* Your objective *
Take the data below and extract the lines from the one with "clock tree: yes" to the one with "about 1100 ps", inclusive, exactly as written.
Data for review section start
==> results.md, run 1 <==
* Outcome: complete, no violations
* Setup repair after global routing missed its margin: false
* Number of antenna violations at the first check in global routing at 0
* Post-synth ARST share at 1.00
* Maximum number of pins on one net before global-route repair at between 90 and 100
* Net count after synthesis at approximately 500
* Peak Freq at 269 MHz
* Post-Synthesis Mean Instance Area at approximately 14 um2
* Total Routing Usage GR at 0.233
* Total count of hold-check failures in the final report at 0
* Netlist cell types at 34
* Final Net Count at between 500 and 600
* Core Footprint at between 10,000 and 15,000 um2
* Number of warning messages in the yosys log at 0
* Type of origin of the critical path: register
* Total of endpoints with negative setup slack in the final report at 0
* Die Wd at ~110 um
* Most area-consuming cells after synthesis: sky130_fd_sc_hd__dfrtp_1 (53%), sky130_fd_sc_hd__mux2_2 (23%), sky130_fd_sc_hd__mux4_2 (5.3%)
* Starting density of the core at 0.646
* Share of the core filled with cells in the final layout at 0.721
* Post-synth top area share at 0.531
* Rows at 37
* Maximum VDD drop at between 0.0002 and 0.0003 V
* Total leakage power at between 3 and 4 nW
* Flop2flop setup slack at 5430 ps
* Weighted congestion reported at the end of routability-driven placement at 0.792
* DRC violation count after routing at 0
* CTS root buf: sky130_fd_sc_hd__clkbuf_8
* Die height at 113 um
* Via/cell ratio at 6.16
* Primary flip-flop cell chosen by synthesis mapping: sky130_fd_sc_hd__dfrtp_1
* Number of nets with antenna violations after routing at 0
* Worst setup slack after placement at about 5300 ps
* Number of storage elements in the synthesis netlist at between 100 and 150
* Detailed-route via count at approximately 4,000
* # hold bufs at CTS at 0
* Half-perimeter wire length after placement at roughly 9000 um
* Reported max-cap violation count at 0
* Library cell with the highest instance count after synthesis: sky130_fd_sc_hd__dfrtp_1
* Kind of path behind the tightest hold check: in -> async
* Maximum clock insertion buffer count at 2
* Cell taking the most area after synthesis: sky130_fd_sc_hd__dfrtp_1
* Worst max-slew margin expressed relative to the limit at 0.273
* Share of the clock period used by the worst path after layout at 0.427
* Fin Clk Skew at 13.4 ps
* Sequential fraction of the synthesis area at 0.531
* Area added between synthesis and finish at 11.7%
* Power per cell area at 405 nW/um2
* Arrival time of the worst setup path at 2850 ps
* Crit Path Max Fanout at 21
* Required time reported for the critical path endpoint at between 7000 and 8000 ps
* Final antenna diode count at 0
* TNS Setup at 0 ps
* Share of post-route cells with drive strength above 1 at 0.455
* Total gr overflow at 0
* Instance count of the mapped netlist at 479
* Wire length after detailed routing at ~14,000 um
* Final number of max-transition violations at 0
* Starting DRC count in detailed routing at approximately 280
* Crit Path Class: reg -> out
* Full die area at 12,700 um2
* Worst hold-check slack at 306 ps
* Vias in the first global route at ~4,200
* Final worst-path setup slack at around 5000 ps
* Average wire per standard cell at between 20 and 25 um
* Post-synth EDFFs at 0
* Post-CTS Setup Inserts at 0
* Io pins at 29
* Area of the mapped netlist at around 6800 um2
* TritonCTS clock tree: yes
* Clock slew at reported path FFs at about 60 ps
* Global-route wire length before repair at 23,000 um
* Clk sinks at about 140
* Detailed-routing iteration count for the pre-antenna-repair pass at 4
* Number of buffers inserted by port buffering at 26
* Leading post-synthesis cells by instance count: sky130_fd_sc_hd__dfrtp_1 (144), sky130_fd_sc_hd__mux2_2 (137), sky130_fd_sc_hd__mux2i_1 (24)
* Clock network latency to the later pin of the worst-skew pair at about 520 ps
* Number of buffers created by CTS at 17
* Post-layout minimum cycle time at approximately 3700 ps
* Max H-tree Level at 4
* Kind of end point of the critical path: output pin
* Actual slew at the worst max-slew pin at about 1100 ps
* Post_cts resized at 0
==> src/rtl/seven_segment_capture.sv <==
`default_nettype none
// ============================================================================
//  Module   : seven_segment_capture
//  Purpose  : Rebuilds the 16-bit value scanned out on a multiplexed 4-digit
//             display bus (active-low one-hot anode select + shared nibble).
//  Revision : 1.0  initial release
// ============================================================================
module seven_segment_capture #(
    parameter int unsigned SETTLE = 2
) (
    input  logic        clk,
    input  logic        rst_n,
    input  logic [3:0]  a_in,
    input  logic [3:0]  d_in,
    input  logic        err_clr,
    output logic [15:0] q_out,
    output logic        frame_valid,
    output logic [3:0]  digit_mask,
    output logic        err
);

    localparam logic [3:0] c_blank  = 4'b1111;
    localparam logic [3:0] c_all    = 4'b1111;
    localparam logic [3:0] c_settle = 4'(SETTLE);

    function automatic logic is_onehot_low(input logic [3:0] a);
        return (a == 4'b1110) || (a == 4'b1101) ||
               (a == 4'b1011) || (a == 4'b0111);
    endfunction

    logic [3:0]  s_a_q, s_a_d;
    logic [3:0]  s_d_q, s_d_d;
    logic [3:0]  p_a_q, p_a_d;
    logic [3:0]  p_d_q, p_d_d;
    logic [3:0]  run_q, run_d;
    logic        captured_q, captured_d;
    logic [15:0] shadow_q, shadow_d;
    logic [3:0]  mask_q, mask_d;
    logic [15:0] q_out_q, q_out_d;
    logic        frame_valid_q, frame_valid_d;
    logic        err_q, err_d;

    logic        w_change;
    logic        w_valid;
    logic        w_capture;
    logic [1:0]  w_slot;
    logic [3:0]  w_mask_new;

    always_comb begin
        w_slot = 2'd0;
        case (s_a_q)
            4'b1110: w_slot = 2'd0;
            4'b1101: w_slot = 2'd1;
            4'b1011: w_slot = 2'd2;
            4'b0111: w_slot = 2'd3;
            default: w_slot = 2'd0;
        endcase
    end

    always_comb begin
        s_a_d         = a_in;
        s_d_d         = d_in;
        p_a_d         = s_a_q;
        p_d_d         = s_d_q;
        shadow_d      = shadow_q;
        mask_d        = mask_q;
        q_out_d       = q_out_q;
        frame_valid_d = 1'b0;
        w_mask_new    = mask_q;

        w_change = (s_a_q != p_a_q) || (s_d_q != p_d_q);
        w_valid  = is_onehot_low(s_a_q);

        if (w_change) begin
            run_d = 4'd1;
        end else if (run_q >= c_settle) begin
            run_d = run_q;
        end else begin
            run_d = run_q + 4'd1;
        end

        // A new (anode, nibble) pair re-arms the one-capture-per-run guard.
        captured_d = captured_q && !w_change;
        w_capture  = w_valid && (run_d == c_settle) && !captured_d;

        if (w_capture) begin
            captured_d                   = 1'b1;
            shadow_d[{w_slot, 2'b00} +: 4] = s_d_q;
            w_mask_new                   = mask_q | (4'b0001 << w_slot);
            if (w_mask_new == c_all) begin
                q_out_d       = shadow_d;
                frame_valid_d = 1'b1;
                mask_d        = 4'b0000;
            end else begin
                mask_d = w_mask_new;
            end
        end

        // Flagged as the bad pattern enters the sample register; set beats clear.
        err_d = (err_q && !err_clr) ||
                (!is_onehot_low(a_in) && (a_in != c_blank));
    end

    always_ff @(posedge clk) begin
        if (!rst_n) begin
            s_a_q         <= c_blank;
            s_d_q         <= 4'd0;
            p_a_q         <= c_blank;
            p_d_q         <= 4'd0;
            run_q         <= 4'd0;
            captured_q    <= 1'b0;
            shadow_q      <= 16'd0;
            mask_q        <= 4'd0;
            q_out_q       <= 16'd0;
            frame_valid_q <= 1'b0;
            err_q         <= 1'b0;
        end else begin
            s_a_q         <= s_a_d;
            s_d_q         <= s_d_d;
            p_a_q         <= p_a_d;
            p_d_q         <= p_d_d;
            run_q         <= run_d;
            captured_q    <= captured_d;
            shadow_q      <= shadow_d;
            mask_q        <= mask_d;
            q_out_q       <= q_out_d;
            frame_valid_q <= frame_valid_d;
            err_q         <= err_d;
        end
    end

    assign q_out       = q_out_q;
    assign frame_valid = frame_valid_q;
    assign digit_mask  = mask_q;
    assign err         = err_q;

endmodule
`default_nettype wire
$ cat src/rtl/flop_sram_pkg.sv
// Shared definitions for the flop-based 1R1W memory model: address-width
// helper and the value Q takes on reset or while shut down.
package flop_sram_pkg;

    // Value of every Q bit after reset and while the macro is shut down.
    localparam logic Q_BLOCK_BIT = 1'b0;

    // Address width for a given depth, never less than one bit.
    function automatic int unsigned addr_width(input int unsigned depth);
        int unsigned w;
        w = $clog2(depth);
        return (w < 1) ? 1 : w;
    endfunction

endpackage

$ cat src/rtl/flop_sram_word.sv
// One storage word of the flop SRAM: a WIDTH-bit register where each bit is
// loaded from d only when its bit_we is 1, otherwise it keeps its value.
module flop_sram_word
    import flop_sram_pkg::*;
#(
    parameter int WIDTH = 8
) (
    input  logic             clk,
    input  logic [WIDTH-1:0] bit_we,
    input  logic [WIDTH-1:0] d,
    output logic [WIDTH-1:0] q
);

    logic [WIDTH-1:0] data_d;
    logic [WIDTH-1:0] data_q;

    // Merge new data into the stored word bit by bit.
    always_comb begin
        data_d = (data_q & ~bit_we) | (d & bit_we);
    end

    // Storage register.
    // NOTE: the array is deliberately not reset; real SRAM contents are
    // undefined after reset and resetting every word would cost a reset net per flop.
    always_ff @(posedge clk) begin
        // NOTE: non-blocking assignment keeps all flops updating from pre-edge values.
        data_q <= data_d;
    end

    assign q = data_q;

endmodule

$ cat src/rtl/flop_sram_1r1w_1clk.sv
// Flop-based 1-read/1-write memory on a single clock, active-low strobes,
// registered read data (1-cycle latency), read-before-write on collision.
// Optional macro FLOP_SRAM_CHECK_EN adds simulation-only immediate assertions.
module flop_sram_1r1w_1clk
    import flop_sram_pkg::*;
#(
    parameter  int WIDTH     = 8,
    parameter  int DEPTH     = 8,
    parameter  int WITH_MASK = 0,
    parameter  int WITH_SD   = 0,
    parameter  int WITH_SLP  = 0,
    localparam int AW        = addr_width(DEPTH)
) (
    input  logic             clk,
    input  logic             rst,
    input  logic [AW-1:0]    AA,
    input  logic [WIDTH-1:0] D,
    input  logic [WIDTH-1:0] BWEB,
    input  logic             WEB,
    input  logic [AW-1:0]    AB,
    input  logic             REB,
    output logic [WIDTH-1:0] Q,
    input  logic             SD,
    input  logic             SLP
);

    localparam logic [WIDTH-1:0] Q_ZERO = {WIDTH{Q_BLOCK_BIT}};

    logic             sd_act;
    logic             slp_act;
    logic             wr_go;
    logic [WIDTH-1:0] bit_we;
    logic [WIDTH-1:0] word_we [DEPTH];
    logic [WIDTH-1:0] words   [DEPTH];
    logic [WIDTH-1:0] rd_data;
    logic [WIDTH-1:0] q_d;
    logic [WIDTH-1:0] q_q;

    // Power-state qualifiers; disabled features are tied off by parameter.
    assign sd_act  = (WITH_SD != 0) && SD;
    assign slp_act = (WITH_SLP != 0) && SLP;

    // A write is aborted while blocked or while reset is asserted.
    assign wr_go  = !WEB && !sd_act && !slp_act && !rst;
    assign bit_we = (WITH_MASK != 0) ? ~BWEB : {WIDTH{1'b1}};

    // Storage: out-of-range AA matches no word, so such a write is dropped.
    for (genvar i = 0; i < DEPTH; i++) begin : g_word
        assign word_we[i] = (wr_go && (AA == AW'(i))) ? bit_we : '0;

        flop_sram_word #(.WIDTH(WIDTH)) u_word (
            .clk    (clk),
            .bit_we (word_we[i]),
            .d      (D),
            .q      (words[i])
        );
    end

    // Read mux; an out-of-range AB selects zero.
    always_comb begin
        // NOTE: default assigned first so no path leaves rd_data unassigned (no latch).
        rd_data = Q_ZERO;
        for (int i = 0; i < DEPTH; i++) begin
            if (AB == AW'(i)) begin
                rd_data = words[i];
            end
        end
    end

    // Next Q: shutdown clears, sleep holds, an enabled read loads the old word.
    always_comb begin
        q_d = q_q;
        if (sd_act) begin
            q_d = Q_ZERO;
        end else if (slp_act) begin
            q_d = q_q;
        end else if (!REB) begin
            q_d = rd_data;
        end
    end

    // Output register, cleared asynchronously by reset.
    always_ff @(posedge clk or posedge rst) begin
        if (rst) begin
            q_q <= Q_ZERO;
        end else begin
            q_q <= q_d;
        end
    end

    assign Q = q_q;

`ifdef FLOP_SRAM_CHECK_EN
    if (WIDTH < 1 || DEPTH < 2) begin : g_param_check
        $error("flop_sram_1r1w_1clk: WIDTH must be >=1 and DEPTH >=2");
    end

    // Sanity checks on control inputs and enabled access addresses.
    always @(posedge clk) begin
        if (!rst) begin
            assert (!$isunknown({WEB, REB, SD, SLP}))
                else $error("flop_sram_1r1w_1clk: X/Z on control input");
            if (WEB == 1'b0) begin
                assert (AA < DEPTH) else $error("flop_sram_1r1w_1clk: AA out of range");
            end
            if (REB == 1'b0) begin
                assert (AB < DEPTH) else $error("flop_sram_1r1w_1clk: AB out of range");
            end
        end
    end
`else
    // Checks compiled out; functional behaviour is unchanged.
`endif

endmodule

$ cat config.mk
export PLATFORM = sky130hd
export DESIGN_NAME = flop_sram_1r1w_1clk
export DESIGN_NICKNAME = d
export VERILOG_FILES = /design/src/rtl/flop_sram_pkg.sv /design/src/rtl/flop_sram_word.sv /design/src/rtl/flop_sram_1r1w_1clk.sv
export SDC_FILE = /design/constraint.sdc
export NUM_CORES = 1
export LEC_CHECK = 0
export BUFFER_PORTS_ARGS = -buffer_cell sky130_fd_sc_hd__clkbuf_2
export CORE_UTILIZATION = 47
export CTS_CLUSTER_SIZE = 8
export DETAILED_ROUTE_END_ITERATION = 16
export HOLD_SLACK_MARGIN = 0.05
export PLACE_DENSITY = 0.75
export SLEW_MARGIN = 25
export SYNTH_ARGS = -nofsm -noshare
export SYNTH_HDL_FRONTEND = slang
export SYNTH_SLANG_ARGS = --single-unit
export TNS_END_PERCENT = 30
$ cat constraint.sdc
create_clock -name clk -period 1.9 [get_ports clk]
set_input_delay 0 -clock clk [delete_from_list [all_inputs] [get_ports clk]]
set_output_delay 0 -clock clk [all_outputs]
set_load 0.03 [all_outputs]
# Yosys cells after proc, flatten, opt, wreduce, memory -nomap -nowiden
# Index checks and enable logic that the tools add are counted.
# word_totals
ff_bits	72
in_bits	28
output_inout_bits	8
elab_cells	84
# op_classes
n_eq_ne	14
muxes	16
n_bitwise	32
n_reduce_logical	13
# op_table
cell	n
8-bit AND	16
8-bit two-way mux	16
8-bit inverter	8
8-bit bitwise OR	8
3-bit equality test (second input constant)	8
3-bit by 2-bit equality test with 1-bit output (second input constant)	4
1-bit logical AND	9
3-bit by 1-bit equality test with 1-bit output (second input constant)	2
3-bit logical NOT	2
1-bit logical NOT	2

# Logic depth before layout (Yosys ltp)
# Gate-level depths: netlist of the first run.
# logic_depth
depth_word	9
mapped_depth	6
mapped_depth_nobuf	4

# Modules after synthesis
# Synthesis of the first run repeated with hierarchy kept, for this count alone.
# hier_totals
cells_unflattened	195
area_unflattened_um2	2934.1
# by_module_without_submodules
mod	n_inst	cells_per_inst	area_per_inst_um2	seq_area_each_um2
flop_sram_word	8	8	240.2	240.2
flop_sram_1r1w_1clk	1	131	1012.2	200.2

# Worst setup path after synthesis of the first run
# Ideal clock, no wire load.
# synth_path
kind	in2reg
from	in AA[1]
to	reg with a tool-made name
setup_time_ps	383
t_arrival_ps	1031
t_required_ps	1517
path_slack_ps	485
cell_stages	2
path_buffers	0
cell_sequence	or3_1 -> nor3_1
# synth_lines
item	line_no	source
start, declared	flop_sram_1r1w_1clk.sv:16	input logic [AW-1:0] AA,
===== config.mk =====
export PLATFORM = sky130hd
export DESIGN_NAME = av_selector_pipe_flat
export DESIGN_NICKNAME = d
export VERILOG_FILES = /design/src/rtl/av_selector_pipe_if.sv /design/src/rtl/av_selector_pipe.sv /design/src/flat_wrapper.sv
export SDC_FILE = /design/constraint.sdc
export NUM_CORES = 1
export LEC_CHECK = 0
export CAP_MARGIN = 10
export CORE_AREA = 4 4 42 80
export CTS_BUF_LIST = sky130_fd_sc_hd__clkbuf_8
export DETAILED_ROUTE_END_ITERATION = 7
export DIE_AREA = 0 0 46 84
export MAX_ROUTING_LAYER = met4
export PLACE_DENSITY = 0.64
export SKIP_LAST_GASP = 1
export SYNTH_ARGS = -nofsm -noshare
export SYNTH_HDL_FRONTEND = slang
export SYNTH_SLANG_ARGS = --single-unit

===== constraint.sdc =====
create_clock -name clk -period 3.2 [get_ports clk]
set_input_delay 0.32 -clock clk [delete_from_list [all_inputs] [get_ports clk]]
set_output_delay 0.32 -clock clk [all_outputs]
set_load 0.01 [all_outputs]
Data for review section end
* Solution *
* TritonCTS clock tree: yes
* Clock slew at reported path FFs at about 60 ps
* Global-route wire length before repair at 23,000 um
* Clk sinks at about 140
* Detailed-routing iteration count for the pre-antenna-repair pass at 4
* Number of buffers inserted by port buffering at 26
* Leading post-synthesis cells by instance count: sky130_fd_sc_hd__dfrtp_1 (144), sky130_fd_sc_hd__mux2_2 (137), sky130_fd_sc_hd__mux2i_1 (24)
* Clock network latency to the later pin of the worst-skew pair at about 520 ps
* Number of buffers created by CTS at 17
* Post-layout minimum cycle time at approximately 3700 ps
* Max H-tree Level at 4
* Kind of end point of the critical path: output pin
* Actual slew at the worst max-slew pin at about 1100 ps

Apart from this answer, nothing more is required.